» **Work to be completed**: Filter the entries for lines with the word "presetn".

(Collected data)
= = = = =
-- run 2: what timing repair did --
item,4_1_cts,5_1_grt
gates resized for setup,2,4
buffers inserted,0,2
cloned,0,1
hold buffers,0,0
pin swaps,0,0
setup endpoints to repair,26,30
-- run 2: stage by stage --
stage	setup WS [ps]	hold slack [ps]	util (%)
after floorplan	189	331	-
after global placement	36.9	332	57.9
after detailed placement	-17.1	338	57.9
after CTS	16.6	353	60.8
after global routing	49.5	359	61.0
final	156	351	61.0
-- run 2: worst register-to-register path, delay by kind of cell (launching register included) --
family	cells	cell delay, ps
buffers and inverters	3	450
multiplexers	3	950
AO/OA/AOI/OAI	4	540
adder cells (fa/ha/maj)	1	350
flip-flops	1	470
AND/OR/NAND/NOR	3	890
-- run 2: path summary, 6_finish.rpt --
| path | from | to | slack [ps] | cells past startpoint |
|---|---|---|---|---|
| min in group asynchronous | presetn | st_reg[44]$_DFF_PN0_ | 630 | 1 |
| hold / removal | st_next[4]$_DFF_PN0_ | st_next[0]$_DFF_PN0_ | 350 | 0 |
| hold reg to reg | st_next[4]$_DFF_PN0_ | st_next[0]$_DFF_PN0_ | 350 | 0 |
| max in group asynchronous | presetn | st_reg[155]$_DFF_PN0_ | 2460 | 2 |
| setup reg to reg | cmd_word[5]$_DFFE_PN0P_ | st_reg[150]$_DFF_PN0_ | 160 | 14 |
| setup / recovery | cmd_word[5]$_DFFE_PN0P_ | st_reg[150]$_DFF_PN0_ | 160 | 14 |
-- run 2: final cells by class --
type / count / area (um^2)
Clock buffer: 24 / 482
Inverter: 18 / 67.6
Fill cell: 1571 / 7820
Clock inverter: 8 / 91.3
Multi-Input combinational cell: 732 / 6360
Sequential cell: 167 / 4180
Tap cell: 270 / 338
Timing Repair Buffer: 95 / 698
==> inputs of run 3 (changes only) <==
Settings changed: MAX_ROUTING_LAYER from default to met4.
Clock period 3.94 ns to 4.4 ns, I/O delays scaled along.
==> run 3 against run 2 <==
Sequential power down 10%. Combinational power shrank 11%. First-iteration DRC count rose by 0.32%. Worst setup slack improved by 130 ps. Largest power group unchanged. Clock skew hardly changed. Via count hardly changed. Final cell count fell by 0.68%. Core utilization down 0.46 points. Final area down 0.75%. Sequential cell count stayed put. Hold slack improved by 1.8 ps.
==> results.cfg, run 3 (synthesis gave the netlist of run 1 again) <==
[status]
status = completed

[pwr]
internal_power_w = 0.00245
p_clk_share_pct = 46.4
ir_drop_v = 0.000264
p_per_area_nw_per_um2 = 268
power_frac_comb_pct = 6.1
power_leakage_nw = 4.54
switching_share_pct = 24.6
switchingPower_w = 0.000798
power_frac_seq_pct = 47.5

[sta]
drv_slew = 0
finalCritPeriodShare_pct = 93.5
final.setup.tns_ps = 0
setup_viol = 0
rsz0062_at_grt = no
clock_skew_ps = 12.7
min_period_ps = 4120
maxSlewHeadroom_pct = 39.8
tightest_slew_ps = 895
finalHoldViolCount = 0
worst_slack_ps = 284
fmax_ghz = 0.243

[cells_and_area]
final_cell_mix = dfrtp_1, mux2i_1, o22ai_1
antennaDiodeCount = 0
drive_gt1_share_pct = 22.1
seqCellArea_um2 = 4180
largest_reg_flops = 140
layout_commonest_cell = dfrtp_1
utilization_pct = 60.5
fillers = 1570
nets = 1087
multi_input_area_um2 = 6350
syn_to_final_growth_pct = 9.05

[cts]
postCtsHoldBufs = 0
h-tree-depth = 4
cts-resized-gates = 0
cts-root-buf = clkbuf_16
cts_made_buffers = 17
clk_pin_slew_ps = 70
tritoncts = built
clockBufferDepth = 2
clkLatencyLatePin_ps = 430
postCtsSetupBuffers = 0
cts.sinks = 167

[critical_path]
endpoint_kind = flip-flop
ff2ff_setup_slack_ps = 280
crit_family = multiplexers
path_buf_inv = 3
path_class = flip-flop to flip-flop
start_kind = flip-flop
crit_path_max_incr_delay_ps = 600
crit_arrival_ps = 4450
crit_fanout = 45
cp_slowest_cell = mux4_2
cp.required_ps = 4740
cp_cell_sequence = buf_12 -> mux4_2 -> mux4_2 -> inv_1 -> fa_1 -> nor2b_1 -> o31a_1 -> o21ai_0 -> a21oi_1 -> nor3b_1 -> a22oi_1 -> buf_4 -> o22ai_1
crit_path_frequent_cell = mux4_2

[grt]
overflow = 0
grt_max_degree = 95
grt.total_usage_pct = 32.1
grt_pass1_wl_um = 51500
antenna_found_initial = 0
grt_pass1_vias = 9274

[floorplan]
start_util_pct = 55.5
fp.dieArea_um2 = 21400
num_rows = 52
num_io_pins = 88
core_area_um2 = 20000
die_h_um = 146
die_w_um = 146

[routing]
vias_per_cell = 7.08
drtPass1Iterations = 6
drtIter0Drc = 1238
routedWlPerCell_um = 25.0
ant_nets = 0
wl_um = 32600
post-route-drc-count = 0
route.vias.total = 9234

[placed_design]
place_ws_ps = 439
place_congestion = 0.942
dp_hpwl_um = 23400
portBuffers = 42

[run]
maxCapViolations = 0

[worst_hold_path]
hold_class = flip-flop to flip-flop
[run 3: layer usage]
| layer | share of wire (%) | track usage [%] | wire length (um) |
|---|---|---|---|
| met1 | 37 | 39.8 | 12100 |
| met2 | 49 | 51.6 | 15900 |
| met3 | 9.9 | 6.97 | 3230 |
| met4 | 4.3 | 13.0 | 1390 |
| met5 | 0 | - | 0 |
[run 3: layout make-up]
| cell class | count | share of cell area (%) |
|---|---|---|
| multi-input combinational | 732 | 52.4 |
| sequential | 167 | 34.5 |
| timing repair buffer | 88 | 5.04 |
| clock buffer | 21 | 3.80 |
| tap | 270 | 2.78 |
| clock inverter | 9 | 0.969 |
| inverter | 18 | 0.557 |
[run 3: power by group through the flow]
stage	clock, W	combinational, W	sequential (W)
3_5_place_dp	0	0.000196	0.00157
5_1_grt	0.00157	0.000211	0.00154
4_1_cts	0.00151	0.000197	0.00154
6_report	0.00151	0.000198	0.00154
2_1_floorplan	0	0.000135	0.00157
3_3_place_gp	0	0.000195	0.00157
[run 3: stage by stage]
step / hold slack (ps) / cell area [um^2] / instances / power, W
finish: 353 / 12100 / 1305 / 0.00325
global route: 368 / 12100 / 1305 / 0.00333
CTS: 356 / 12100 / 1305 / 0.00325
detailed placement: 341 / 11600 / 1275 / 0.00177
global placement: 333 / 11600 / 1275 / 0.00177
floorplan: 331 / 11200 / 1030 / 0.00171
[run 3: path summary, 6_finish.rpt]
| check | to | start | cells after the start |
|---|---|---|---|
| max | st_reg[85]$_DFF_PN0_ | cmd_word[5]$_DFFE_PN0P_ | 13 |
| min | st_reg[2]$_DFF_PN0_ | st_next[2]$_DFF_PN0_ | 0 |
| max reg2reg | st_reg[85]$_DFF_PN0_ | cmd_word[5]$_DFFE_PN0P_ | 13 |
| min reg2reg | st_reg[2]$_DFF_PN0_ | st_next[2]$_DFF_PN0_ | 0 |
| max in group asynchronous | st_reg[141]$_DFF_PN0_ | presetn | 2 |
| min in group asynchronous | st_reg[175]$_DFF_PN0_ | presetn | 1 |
= = = = =
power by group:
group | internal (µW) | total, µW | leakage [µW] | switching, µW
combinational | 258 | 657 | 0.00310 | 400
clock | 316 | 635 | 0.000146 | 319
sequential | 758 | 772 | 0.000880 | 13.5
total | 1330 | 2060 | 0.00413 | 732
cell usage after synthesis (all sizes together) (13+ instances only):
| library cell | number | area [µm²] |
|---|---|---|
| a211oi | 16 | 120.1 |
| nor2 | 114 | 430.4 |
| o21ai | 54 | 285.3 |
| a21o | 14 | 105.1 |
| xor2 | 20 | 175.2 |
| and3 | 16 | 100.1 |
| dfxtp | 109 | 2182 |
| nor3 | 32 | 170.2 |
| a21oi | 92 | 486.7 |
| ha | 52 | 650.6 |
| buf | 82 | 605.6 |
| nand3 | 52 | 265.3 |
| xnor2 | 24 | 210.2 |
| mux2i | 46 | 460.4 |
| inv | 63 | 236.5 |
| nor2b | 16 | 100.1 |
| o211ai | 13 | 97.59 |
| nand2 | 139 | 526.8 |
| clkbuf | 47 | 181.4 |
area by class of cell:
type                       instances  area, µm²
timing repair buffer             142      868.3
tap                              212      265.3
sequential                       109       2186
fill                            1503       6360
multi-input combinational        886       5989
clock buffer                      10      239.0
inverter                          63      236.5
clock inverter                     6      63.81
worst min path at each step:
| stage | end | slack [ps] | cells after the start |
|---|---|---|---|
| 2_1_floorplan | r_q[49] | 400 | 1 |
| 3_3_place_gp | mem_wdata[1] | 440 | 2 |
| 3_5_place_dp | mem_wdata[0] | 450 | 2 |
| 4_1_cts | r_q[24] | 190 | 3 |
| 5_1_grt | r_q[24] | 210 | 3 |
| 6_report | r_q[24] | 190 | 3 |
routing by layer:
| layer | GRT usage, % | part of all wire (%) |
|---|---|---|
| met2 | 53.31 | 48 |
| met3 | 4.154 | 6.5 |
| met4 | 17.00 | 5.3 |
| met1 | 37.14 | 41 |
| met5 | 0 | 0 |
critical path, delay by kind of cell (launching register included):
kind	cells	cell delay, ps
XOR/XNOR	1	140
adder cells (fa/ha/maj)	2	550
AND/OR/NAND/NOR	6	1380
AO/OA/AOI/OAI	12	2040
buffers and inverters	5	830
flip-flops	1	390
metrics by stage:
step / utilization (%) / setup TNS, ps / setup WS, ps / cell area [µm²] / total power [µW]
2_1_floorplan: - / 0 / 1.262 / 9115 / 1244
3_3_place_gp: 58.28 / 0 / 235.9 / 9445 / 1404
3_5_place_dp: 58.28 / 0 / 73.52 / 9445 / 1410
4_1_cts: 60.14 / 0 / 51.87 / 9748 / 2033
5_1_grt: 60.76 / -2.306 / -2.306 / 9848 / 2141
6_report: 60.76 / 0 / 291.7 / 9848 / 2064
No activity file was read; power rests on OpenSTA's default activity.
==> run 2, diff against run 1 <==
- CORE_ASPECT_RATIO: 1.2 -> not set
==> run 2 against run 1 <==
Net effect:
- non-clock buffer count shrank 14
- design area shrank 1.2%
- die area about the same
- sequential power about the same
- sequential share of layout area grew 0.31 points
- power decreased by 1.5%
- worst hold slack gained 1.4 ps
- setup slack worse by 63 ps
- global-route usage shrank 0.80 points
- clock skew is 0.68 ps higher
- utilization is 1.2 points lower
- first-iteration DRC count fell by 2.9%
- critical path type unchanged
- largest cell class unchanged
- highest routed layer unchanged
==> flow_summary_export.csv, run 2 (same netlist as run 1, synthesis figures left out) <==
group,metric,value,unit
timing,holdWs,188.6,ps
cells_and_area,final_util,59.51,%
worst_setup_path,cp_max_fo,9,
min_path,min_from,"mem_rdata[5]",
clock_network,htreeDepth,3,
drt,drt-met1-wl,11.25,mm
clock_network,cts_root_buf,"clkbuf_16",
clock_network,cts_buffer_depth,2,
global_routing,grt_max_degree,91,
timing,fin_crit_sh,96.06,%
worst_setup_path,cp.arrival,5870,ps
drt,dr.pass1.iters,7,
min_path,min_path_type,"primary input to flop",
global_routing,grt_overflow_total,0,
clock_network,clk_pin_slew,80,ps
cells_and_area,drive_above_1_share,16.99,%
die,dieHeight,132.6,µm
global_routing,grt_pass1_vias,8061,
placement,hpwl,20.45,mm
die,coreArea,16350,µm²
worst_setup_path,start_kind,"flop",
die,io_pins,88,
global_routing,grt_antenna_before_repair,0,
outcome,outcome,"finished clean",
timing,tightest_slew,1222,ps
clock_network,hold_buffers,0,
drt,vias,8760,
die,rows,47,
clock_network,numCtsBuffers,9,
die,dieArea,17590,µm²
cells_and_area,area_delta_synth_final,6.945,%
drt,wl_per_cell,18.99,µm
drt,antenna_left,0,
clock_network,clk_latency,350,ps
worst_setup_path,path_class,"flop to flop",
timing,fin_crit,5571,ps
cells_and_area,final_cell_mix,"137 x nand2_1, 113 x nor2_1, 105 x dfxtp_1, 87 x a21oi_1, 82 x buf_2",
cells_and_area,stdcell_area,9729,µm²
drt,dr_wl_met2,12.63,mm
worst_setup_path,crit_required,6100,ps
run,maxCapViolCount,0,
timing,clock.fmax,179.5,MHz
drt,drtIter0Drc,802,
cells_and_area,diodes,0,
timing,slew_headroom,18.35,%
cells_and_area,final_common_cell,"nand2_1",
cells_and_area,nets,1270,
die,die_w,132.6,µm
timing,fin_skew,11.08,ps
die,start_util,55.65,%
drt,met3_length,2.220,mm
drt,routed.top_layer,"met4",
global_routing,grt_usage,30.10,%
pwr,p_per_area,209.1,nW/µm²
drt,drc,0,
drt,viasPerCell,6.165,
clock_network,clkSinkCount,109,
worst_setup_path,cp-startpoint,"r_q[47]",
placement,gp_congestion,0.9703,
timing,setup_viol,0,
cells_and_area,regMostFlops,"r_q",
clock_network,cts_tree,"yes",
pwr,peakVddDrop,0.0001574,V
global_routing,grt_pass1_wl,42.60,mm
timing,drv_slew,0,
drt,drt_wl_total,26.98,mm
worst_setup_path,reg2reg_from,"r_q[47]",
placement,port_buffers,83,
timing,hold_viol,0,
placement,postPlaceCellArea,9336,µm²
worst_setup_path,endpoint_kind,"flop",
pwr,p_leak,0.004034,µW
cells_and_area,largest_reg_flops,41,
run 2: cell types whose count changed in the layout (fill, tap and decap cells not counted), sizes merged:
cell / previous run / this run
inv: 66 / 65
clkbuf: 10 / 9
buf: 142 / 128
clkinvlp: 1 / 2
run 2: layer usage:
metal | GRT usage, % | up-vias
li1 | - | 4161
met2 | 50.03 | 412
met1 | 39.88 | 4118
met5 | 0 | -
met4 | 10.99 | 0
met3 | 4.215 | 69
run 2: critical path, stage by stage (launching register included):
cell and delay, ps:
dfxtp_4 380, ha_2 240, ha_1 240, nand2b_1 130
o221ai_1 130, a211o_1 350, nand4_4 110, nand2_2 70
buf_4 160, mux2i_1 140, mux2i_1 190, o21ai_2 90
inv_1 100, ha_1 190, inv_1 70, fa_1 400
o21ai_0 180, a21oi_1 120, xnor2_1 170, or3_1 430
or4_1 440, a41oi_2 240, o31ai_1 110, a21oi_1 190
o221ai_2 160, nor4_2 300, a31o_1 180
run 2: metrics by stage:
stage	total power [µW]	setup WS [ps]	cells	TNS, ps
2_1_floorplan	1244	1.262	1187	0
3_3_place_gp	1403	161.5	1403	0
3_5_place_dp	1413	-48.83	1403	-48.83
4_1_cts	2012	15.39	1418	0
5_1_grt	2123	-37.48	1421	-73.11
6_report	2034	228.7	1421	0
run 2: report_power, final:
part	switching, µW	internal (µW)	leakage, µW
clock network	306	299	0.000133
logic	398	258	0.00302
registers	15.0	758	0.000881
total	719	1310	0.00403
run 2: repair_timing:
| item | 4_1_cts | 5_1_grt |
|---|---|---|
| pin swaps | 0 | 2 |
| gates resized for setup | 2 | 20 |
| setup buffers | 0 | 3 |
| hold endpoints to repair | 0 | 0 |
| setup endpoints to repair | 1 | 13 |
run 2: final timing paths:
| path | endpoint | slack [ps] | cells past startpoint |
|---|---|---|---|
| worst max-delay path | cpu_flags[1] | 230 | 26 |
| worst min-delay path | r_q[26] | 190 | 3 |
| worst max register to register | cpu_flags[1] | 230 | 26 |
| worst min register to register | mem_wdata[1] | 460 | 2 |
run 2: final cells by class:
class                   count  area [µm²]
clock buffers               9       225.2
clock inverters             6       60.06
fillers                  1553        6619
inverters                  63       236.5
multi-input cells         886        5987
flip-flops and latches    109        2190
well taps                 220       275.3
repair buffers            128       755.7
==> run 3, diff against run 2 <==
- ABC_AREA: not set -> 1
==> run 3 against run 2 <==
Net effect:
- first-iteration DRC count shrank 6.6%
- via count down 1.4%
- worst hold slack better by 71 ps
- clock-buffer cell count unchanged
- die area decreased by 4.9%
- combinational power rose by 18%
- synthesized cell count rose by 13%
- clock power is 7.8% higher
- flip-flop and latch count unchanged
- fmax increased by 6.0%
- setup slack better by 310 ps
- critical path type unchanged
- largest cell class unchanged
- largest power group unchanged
= = = = =
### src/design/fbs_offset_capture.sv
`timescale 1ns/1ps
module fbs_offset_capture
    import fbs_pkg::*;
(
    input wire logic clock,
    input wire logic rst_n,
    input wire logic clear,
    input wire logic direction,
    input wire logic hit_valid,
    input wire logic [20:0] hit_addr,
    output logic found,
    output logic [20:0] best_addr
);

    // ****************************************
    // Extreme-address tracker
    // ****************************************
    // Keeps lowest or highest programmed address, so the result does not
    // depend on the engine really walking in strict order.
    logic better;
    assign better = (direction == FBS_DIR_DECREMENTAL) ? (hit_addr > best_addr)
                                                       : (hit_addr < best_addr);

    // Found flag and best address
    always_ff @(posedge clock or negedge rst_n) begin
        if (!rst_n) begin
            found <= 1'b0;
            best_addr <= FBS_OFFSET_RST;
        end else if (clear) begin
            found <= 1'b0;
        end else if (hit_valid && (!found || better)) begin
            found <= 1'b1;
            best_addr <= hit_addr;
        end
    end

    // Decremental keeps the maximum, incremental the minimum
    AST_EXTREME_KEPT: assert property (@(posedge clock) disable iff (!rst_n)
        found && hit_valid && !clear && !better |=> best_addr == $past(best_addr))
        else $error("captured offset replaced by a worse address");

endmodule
= = = = =
» **Answer to this exercise**:
| min in group asynchronous | presetn | st_reg[44]$_DFF_PN0_ | 630 | 1 |
| max in group asynchronous | presetn | st_reg[155]$_DFF_PN0_ | 2460 | 2 |
| max in group asynchronous | st_reg[141]$_DFF_PN0_ | presetn | 2 |
| min in group asynchronous | st_reg[175]$_DFF_PN0_ | presetn | 1 |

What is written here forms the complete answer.